Wahlrecht NÖ: Grüne stimmen für "Wählen mit 16", lehnen Teile des Wahlrechts ab

Petrovic: "NÖ Wahlrecht eröffnet Missbrauchsmöglichkeiten"

St. Pölten (Grüne) - Die Grünen begrüßen die Senkung des Wahlalters auf 16 Jahre bei der kommenden Landtagswahl. Diesem Teil der Wahlrechtsnovelle werden sie im Landtag heute zustimmen. "Damit erfüllt die NÖ Volkspartei eine jahrelange Forderung der Grünen. Ich freue mich, dass wir die ÖVP überzeugen konnten, einem jüngeren Teil der NiederösterreicherInnen den Zugang zur Demokratie zu ermöglichen", so die Klubobfrau der NÖ Grünen, LAbg. Dr. Madeleine Petrovic.

Sehr skeptisch sind die Grünen allerdings bei den Wählerregistern in der derzeit vorliegenden Form. Nach wie vor fürchten die Grünen, dass zahlreiche NiederösterreicherInnen mehrmals wählen können. Petrovic: "Es ist undemokratisch, wenn ein und die selbe Person seine Stimme zweimal oder sogar dreimal abgeben kann." Die Grünen haben gemeinsam mit den Regierungsfraktionen einen Resolutionsantrag eingebracht, der diese Praxis in Niederösterreich ausschließen soll.

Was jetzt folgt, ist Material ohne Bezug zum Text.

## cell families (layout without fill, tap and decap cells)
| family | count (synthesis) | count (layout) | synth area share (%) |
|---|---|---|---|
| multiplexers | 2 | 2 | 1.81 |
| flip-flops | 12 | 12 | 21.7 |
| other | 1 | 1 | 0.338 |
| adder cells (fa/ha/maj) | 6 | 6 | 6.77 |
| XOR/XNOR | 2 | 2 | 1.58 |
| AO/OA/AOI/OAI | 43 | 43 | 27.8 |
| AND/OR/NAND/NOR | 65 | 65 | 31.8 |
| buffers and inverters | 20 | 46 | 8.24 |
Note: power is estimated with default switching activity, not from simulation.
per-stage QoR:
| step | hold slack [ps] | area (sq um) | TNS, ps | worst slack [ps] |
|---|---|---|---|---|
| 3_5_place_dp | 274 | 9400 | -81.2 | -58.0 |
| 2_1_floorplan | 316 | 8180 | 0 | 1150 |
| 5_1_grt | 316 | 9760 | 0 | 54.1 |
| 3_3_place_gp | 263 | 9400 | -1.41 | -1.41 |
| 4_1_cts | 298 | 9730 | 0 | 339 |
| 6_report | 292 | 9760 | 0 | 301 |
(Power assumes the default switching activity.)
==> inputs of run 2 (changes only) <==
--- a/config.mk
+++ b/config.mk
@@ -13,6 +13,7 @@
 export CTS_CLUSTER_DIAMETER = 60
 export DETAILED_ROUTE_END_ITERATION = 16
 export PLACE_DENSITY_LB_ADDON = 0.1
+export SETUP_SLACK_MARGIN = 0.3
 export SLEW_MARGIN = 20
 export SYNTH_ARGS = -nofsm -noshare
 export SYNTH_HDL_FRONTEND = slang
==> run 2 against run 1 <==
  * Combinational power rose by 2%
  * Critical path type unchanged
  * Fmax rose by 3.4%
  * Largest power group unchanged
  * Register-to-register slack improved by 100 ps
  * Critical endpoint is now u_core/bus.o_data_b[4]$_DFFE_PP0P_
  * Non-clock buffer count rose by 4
[config.mk]
export PLATFORM = sky130hd
export DESIGN_NAME = uart_tx_fsm
export DESIGN_NICKNAME = d
export VERILOG_FILES = /design/src/rtl/uart_tx_pkg.sv /design/src/rtl/uart_tx_parity.sv /design/src/rtl/uart_tx_fsm.sv
export SDC_FILE = /design/constraint.sdc
export NUM_CORES = 1
export LEC_CHECK = 0
export CORE_MARGIN = 5
export CORE_UTILIZATION = 51
export DETAILED_ROUTE_END_ITERATION = 10
export GPL_TIMING_DRIVEN = 0
export PLACE_DENSITY = 0.77
export SYNTH_ARGS = -nofsm -noshare
export SYNTH_HDL_FRONTEND = slang
export SYNTH_HIERARCHICAL = 1
export SYNTH_SLANG_ARGS = --single-unit
[constraint.sdc]
create_clock -name clk -period 2.48 [get_ports clk]
set_input_delay 0.248 -clock clk [delete_from_list [all_inputs] [get_ports clk]]
set_output_delay 0.248 -clock clk [all_outputs]
set_load 0.005 [all_outputs]
[src/rtl/uart_tx_pkg.sv]
// Shared UART transmitter definitions: frame states and line-mux source encodings.
// The downstream line mux decodes mux_sel with these same constants.
package uart_tx_pkg;

    typedef enum logic [2:0] {
        IDLE   = 3'd0,
        START  = 3'd1,
        DATA   = 3'd2,
        PARITY = 3'd3,
        STOP   = 3'd4
    } tx_state_t;

    localparam logic [1:0] MUX_START  = 2'b00;
    localparam logic [1:0] MUX_STOP   = 2'b01;
    localparam logic [1:0] MUX_DATA   = 2'b10;
    localparam logic [1:0] MUX_PARITY = 2'b11;

endpackage

[src/rtl/uart_tx_parity.sv]
// Parity of a payload word; odd=0 gives even parity (plain XOR), odd=1 inverts it.
module uart_tx_parity #(
    parameter int WIDTH = 8
) (
    input  logic [WIDTH-1:0] word,
    input  logic             odd,
    output logic             parity
);

    // Seeding the chain with the type bit folds the odd-parity inversion into the XOR.
    logic [WIDTH:0] chain;

    assign chain[0] = odd;

    for (genvar gi = 0; gi < WIDTH; gi++) begin : g_xor
        assign chain[gi+1] = chain[gi] ^ word[gi];
    end

    assign parity = chain[WIDTH];

endmodule

[src/rtl/uart_tx_fsm.sv]
// UART transmit sequencer: latches a payload on acceptance and steps the line-source
// select through start, data (LSB first), optional parity and stop.
module uart_tx_fsm
    import uart_tx_pkg::*;
#(
    parameter int DATA_WIDTH = 8
) (
    input  logic                  clk,
    input  logic                  rst,
    input  logic [DATA_WIDTH-1:0] p_data,
    input  logic                  data_valid,
    input  logic                  par_en,
    input  logic                  par_typ,
    output logic [1:0]            mux_sel,
    output logic                  ser_data,
    output logic                  par_bit,
    output logic                  busy
);

    localparam int CNT_W = (DATA_WIDTH > 1) ? $clog2(DATA_WIDTH) : 1;
    localparam logic [CNT_W-1:0] LAST_BIT = CNT_W'(DATA_WIDTH - 1);

    tx_state_t             state_reg;
    logic [DATA_WIDTH-1:0] data_reg;
    logic                  par_en_reg;
    logic                  par_typ_reg;
    logic [CNT_W-1:0]      cnt_reg;

    // Parity is taken from the latched word, so it cannot move while a frame is in flight.
    uart_tx_parity #(
        .WIDTH (DATA_WIDTH)
    ) u_parity (
        .word   (data_reg),
        .odd    (par_typ_reg),
        .parity (par_bit)
    );

    always_ff @(posedge clk or posedge rst) begin
        if (rst) begin
            state_reg   <= IDLE;
            mux_sel     <= MUX_STOP;
            busy        <= 1'b0;
            ser_data    <= 1'b0;
            cnt_reg     <= '0;
            data_reg    <= '0;
            par_en_reg  <= 1'b0;
            par_typ_reg <= 1'b0;
        end else begin
            case (state_reg)
                // STOP doubles as an acceptance point so frames can run back to back.
                IDLE, STOP: begin
                    ser_data <= 1'b0;
                    if (data_valid) begin
                        state_reg   <= START;
                        mux_sel     <= MUX_START;
                        busy        <= 1'b1;
                        data_reg    <= p_data;
                        par_en_reg  <= par_en;
                        par_typ_reg <= par_typ;
                    end else begin
                        state_reg <= IDLE;
                        mux_sel   <= MUX_STOP;
                        busy      <= 1'b0;
                    end
                end

                START: begin
                    state_reg <= DATA;
                    mux_sel   <= MUX_DATA;
                    cnt_reg   <= '0;
                    ser_data  <= data_reg[0];
                end

                DATA: begin
                    if (cnt_reg == LAST_BIT) begin
                        ser_data <= 1'b0;
                        if (par_en_reg) begin
                            state_reg <= PARITY;
                            mux_sel   <= MUX_PARITY;
                        end else begin
                            state_reg <= STOP;
                            mux_sel   <= MUX_STOP;
                        end
                    end else begin
                        cnt_reg  <= cnt_reg + 1'b1;
                        ser_data <= data_reg[cnt_reg + 1'b1];
                    end
                end

                PARITY: begin
                    state_reg <= STOP;
                    mux_sel   <= MUX_STOP;
                end

                default: begin
                    state_reg <= IDLE;
                    mux_sel   <= MUX_STOP;
                    busy      <= 1'b0;
                    ser_data  <= 1'b0;
                end
            endcase
        end
    end

endmodule

==> reports/qor.yml, run 1 <==
logic_synthesis:
  yosysSeqAreaShare_pct: 48.9
  synth_top_area_share_pct: 46.3
  synth-async-reset-ratio_pct: 100
  yosysMostFrequentCell: "dfrtp_1"
  synth_nets: 97
  synth_warnings: 6
  ys_seq_elements: 20
  syn_area_um2: 1030
  avgSynthCellArea_um2: 12.5
  ys.flop_type: "dfrtp_1"
  synth_edf_count: 0
  synth.area.top_cells: "dfrtp_1, mux2_2, mux2i_1"
  yosys.area.top_type: "dfrtp_1"
  yosysUniqueCellTypes: 29
  synth_top_cells_by_count: "dfrtp_1, mux2_2, a21oi_1, mux2i_1"
  synthCells: 82
critical_path:
  arrival_ps: 2010
  crit_fanout: 3
  start_kind: "flop"
  required_ps: 2230
  crit_type: "flop to output port"
  cp-end-kind: "output port"
worst_hold_path:
  min_path_type: "input port to asynchronous set/reset pin"
placed_design:
  place_area_um2: 1230
  numPortBuffers: 17
  dp_slack_ps: 587
  routabilityCongestion: 0.780
  dp_hpwl_um: 1440
floorplan:
  fp.dieArea_um2: 3010
  initial_core_util_pct: 52.8
  io_pins: 18
  core-area_um2: 1940
  die_y_um: 54.9
  die_x_um: 54.9
  rows: 16
clock_network:
  clock_latency_ps: 310
  numCtsBuffers: 3
  cts_resized: 0
  cts.path.max_buffers: 2
  htree_levels: 1
  cts_tree: "yes"
  clockRootBuffer: "clkbuf_4"
  postCtsSetupRepairBufs: 0
  cts_hold_buf: 0
  cts.clk_slew.worst_paths_ps: 120
  cts.sinks: 20
global_route:
  grt_max_degree: 21
  grt_pass1_wl_um: 3130
  grt_usage_pct: 14.9
  antenna_found_initial: 0
  grt_pass1_vias: 715
  grt_overflow_total: 0
timing:
  finalWorstSetupSlack_ps: 227
  relSlewSlack_pct: 49.2
  tightestPinTransition_ps: 761
  slew_violations: 0
  layout_worst_path_cycle_share_pct: 90.9
  rsz0062_at_grt: "no"
  finalSetupViolCount: 0
  max_freq_mhz: 444
  hold_viol: 0
  skew_ps: 5.99
  tns_ps: 0
  min_period_ps: 2250
cells_and_area:
  area_growth_pct: 25.0
  finalNetCount: 119
  final_area_um2: 1280
  diodes: 0
  fin_util_pct: 66.0
  largest_register_ffs: 8
  drive_gt1_share_pct: 20.4
pwr:
  leakagePower_nw: 0.552
  max-vdd-ir-drop_v: 0.00148
  total_power_w: 0.00193
  power_density_nw_per_um2: 1500
drt:
  wl_um: 1850
  vias: 698
  routedWlPerCell_um: 14.2
  antenna_left: 0
  dr.first_iter.drc_count: 7
  drc: 0
  vias_per_cell: 5.37
  drtPass1Iterations: 4
status:
  outcome: "finished clean"
job:
  cap_violations: 0
[final cells by class]
type | instances | area [um^2]
fill | 164 | 659
sequential | 20 | 502
multi-input combinational | 55 | 489
timing repair buffer | 17 | 170
tap | 27 | 33.8
clock inverter | 1 | 30.0
clock buffer | 3 | 22.5
buffer | 3 | 20.0
inverter | 4 | 15.0
[power by group]
part / leakage [nW] / internal [W] / switching (W)
clock network: 0.0279 / 0.000163 / 0.000104
registers: 0.244 / 0.000481 / 0.000151
logic: 0.280 / 0.000666 / 0.000363
[cell usage in the layout, fill, tap and decap left out, types with 2 or more instances in the layout]
master | netlist | routed
o2bb2ai_1 | 3 | 3
inv_1 | 4 | 4
mux2_2 | 11 | 11
mux2i_1 | 5 | 5
a22oi_1 | 2 | 2
nor2b_1 | 2 | 2
a21oi_1 | 5 | 5
nand2b_1 | 2 | 2
dfrtp_1 | 19 | 19
o21ai_0 | 2 | 2
xnor2_1 | 4 | 4
clkdlybuf4s50_1 | 0 | 17
ha_1 | 2 | 2
nor2_1 | 4 | 4
clkbuf_4 | 0 | 3
a211oi_1 | 2 | 2
[final timing paths]
kind	end	slack, ps	from	cells after the start
min in group clk	state_reg[0]$_DFFE_PP0P_	520	data_valid	3
worst max register to register	ser_data$_DFFE_PP0N_	580	cnt_reg[0]$_DFFE_PP0P_	5
worst min register to register	cnt_reg[1]$_DFFE_PP0P_	540	cnt_reg[1]$_DFFE_PP0P_	1
worst max-delay path	par_bit	230	data_reg[3]$_DFFE_PP0P_	4
worst min-delay path	data_reg[0]$_DFFE_PP0P_	360	rst	2
max in group asynchronous	data_reg[4]$_DFFE_PP0P_	1640	rst	2
[worst max-delay path, cell delays in order, from the launching register on]
cell	delay (ps)
dfrtp_1	420
xnor2_1	180
xnor3_1	420
xnor2_1	170
clkdlybuf4s50_1	520
[routing by layer]
metal  share of wire [%]  wire length, um  track usage, %  vias to the layer above
met5                   0                0               0                        -
met4                 2.2               40            7.47                        0
met3                 4.5               84            3.54                        5
met2                  46              850            22.8                       14
met1                  47              872            19.3                      341
li1                    -                -               -                      338
[metrics by stage]
step / hold slack [ps] / cells
6_report: 359 / 130
5_1_grt: 436 / 130
4_1_cts: 381 / 130
3_5_place_dp: 518 / 126
3_3_place_gp: 502 / 126
2_1_floorplan: 211 / 82
[cells by family after synthesis]
group                      after synthesis  synth area share (%)
AOI/OAI and AO/OA                       17                  11.8
DFF                                     20                  48.9
muxes                                   17                  19.1
buffers and inverters                    7                  3.41
adders and majority gates                2                  2.44
and+or+nand+nor                         12                  6.22
xor gates and xnor gates                 7                  8.05
Power figures use the tool's default switching activity.
==> run 2, diff against run 1 <==
--- a/config.mk
+++ b/config.mk
@@ -10,6 +10,7 @@
 export DETAILED_ROUTE_END_ITERATION = 10
 export GPL_TIMING_DRIVEN = 0
 export PLACE_DENSITY = 0.77
+export SLEW_MARGIN = 25
 export SYNTH_ARGS = -nofsm -noshare
 export SYNTH_HDL_FRONTEND = slang
 export SYNTH_HIERARCHICAL = 1
==> results of run 2 <==
Same layout as run 1: the final DEF is identical, and so are final timing and power.
==> run 3, diff against run 2 <==
--- a/config.mk
+++ b/config.mk
@@ -5,11 +5,12 @@
 export SDC_FILE = /design/constraint.sdc
 export NUM_CORES = 1
 export LEC_CHECK = 0
+export ABC_AREA = 1
 export CORE_MARGIN = 5
-export CORE_UTILIZATION = 51
+export CORE_UTILIZATION = 55
 export DETAILED_ROUTE_END_ITERATION = 10
 export GPL_TIMING_DRIVEN = 0
-export PLACE_DENSITY = 0.77
+export PLACE_DENSITY = 0.81
 export SLEW_MARGIN = 25
 export SYNTH_ARGS = -nofsm -noshare
 export SYNTH_HDL_FRONTEND = slang
==> constraint.sdc (replaced) <==
create_clock -name clk -period 2.7 [get_ports clk]
set_input_delay 0.27 -clock clk [delete_from_list [all_inputs] [get_ports clk]]
set_output_delay 0.27 -clock clk [all_outputs]
set_load 0.005 [all_outputs]
==> reports/qor.yml, run 3 <==
status:
  outcome: "finished clean"
logic_synthesis:
  synth_top_area_share_pct: 44.5
  synth_fa_ha_area_share_pct: 2.34
  avgSynthCellArea_um2: 7.32
  synth_compound_area_share_pct: 4.22
  synth_nets: 161
  ys.flop_type: "dfrtp_1"
  synth_top_cells_by_count: "nand2_1, dfrtp_1, inv_1"
  syn_area_um2: 1070
  yosysMostFrequentCell: "nand2_1"
  yosys.area.top_type: "dfrtp_1"
  synth_edf_count: 0
  synth_warnings: 6
  yosysUniqueCellTypes: 19
  yosysSeqAreaShare_pct: 47.0
  synthCells: 146
  synth_top_family_by_area: "simple AND/OR/NAND/NOR gates"
  synth-async-reset-ratio_pct: 100
  ys_seq_elements: 20
  muxShareOfSynthArea_pct: 0
  synthSimpleGateAreaFrac_pct: 35.9
  synth.area.top_cells: "dfrtp_1, nand2_1, inv_1"
  synth_xor_xnor_area_share_pct: 2.58
clock_network:
  numCtsBuffers: 3
  clockRootBuffer: "clkbuf_4"
  cts_resized: 0
  clock_latency_ps: 300
  cts.path.max_buffers: 2
  htree_levels: 1
  cts.sinks: 20
  cts_hold_buf: 0
  cts_tree: "yes"
  cts.clk_slew.worst_paths_ps: 110
  postCtsSetupRepairBufs: 0
critical_path:
  arrival_ps: 1870
  path_common_cell: "nand2_1"
  required_ps: 2430
  r2r_end: "cnt_reg[1]$_DFFE_PP0P_"
  cp-end-kind: "output port"
  cp_cell_sequence: "nand2_1 -> inv_1 -> nor2_1 -> nand2_1 -> nand2_1 -> nand2_1 -> nand2_1 -> nand2_1 -> nand2_1 -> clkdlybuf4s50_1"
  worst_r2r_path_depth: 6
  cp_slowest_cell: "clkdlybuf4s50_1"
  r2r_start: "cnt_reg[0]$_DFFE_PP0P_"
  start_kind: "flop"
  r2r_slack_ps: 1050
  crit_type: "flop to output port"
  max_stage_delay_ps: 490
  crit_fanout: 5
drt:
  dr.first_iter.drc_count: 40
  wl_um: 2190
  vias_per_cell: 4.88
  dr_wl_met3_um: 97
  antenna_left: 0
  wirelength_met1_um: 984
  drc: 0
  met2WireLength_um: 1090
  drtPass1Iterations: 4
  routed.top_layer: "met4"
  routedWlPerCell_um: 11.3
  vias: 946
worst_hold_path:
  min_path_type: "input port to asynchronous set/reset pin"
floorplan:
  initial_core_util_pct: 56.2
  die_y_um: 54.1
  io_pins: 18
  fp.dieArea_um2: 2920
  rows: 16
  die_x_um: 54.1
  core-area_um2: 1900
timing:
  tightestPinTransition_ps: 753
  min_period_ps: 2140
  slew_violations: 0
  max_freq_mhz: 467
  finalSetupViolCount: 0
  tns_ps: 0
  skew_ps: 0.952
  relSlewSlack_pct: 49.7
  rsz0062_at_grt: "no"
  hold_viol: 0
  layout_worst_path_cycle_share_pct: 79.3
global_route:
  grt_pass1_vias: 923
  grt_usage_pct: 18.7
  grt_max_degree: 21
  antenna_found_initial: 0
  grt_pass1_wl_um: 3890
  grt_overflow_total: 0
pwr:
  power_density_nw_per_um2: 1190
  switching_share_pct: 43.9
  intPower_w: 0.000877
  leakagePower_nw: 0.705
  switchingPower_w: 0.000685
  seqPwrFrac_pct: 38.0
  max-vdd-ir-drop_v: 0.000620
  total_power_w: 0.00156
  clock_power_share_pct: 11.2
  p_comb_share_pct: 50.9
cells_and_area:
  finalNetCount: 183
  layout_commonest_cell: "nand2_1"
  diodes: 0
  fin_util_pct: 68.8
  largest_register_ffs: 8
  drive_gt1_share_pct: 8.38
  mostFrequentLayoutCells: "nand2_1, dfrtp_1, inv_1"
  num-fill-cells: 171
  area_growth_pct: 22.5
placed_design:
  dp_hpwl_um: 1640
  numPortBuffers: 17
  routabilityCongestion: 0.854
job:
  cap_violations: 0
-- run 3: cell types whose count changed in the layout (fill, tap and decap cells not counted), moves of 3 or more --
cell and delta:
o21ai_1 +4, a21oi_1 -4, nand3_1 +10, xnor2_1 -4
o2bb2ai_1 -3, mux2i_1 -5, mux2_2 -11, inv_1 +14
nor2_1 +3, nand2_1 +70
-- run 3: metal layers --
metal,track usage (%),vias to the layer above
met1,21.6,431
met2,33.7,25
met3,4.71,2
met4,5.81,0
li1,-,488
met5,0,-
-- run 3: how the worst max path moves through the flow --
stage	end	slack (ps)	start	depth (start not counted)
floorplan	mux_sel[1]$_DFFE_PP0P_	1260	cnt_reg[0]$_DFFE_PP0P_	5
global placement	par_bit	990	data_reg[2]$_DFFE_PP0P_	10
detailed placement	par_bit	930	data_reg[3]$_DFFE_PP0P_	10
CTS	par_bit	570	data_reg[3]$_DFFE_PP0P_	10
global route	par_bit	360	data_reg[3]$_DFFE_PP0P_	10
finish	par_bit	560	data_reg[3]$_DFFE_PP0P_	10
-- run 3: critical path, delay by kind of cell, from the launching register on --
kind          cells  cell delay, ps
flops             1             440
simple gates      8             580
buf+inv           2             550
-- run 3: power by group through the flow --
stage	clock network, W	logic (W)	registers, W
2_1_floorplan	0	0.000552	0.000566
3_3_place_gp	0	0.000749	0.000591
3_5_place_dp	0	0.000788	0.000598
4_1_cts	0.000180	0.000796	0.000592
5_1_grt	0.000195	0.000914	0.000617
6_report	0.000174	0.000795	0.000593
-- run 3: through the flow --
step	setup slack (ps)	area, um^2	instances	hold slack [ps]
6_report	559	1310	194	389
3_3_place_gp	992	1270	190	464
3_5_place_dp	927	1270	190	480
2_1_floorplan	1260	1070	146	233
5_1_grt	363	1310	194	460
4_1_cts	573	1310	194	417
-- run 3: final cells by class --
| type | instances | area [um^2] | share of cell area (%) |
|---|---|---|---|
| Buffer | 2 | 10.0 | 0.765 |
| Clock buffer | 4 | 36.3 | 2.77 |
| Inverter | 20 | 75.1 | 5.74 |
| Multi-Input combinational cell | 104 | 482 | 36.8 |
| Sequential cell | 20 | 502 | 38.3 |
| Tap cell | 27 | 33.8 | 2.58 |
| Timing Repair Buffer | 17 | 170 | 13.0 |
-- run 3: cell families (layout without fill, tap and decap cells) --
group,after synthesis,count (layout)
adder cells (fa/ha/maj),2,2
AO/OA/AOI/OAI,8,8
flip-flops,20,20
XOR/XNOR,1,1
AND/OR/NAND/NOR,93,93
buffers and inverters,22,43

Die Briefwahl wird grundsätzlich begrüßt aber abgelehnt wird, dass WählerInnen bis zu 8 (!) Tage nach Wahl ihre Stimme abgeben können. Petrovic: "Damit ist einem Missbrauch Tür und Tor geöffnet. Am Wahlsonntag wird zu Recht sehr auf den Redaktionsschluss für die Ergebnisse der Wahl geachtet um Missbrauch zu verhindern. Es eröffnet Missbrauchsmöglichkeiten, wenn WählerInnen noch Tage nach der Wahl ihre Stimme abzugeben, wie auch die Wirtschaftskammer NÖ kritisiert hat." Die Grünen fordern die Stimmabgabe spätestens am Tag der Wahl.